** Stored data **
*** Block opens ***
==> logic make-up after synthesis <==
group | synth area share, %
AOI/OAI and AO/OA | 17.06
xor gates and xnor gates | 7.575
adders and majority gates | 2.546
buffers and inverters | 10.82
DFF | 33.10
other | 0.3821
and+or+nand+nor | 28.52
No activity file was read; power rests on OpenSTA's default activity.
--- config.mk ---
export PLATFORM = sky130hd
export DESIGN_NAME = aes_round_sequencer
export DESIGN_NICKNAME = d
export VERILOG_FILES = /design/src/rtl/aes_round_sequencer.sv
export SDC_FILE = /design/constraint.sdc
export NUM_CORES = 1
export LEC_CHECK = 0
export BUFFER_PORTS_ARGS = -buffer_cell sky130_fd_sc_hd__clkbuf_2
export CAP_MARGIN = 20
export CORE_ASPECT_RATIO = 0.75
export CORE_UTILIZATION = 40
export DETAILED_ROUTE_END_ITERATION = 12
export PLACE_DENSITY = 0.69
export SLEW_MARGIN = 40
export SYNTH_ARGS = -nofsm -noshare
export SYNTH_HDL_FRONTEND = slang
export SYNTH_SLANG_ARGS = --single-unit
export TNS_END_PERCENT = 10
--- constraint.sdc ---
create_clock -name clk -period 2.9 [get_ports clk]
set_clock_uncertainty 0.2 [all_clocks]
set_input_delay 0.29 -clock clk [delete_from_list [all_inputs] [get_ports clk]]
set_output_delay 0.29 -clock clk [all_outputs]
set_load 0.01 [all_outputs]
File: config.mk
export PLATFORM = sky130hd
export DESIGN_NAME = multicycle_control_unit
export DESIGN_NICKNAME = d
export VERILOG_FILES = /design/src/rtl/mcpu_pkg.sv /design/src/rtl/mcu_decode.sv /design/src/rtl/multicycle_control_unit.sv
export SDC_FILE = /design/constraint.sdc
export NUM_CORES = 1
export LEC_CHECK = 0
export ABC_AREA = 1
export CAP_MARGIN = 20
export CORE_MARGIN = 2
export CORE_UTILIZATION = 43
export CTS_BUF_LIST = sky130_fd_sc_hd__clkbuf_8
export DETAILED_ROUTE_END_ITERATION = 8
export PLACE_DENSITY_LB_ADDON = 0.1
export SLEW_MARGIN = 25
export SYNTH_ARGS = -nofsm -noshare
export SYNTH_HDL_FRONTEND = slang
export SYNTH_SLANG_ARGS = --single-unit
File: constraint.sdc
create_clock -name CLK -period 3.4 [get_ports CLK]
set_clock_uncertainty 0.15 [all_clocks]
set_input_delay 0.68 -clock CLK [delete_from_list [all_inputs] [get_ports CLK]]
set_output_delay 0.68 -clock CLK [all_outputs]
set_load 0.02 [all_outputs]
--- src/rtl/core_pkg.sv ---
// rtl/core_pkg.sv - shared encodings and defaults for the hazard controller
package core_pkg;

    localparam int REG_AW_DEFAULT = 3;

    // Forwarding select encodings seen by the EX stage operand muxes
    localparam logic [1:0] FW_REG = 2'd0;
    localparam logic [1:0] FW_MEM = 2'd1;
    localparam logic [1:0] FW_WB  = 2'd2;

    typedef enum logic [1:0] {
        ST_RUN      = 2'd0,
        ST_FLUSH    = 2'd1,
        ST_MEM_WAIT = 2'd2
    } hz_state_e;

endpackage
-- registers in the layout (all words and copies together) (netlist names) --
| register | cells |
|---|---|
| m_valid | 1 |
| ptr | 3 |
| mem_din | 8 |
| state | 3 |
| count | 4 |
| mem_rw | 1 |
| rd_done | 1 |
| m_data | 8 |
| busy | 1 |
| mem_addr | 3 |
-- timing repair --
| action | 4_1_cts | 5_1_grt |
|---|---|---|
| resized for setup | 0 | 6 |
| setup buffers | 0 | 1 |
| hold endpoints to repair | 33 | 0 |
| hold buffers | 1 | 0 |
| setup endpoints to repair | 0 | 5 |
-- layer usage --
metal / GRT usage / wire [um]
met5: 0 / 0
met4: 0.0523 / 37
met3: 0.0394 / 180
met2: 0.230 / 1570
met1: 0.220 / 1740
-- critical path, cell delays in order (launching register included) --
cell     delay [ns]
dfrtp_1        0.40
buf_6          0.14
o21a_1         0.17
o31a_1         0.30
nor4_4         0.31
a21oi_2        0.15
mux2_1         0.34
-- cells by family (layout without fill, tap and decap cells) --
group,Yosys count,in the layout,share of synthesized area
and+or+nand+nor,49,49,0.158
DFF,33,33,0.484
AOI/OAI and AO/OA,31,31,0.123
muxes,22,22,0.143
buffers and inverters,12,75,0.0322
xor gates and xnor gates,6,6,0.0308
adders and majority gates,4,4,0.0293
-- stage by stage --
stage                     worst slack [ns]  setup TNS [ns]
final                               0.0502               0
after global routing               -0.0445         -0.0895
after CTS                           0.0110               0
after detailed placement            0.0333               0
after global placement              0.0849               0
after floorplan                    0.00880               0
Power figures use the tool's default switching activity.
*** Block closes ***
** DESCRIPTION OF THE TASK **
Output the lines of the records above exactly as they appear, from the line containing "buffers | 0 | 1 |" through the line containing "met1: 0.220 / 1740".

** SOLUTION FOR THIS TASK **
| setup buffers | 0 | 1 |
| hold endpoints to repair | 33 | 0 |
| hold buffers | 1 | 0 |
| setup endpoints to repair | 0 | 5 |
-- layer usage --
metal / GRT usage / wire [um]
met5: 0 / 0
met4: 0.0523 / 37
met3: 0.0394 / 180
met2: 0.230 / 1570
met1: 0.220 / 1740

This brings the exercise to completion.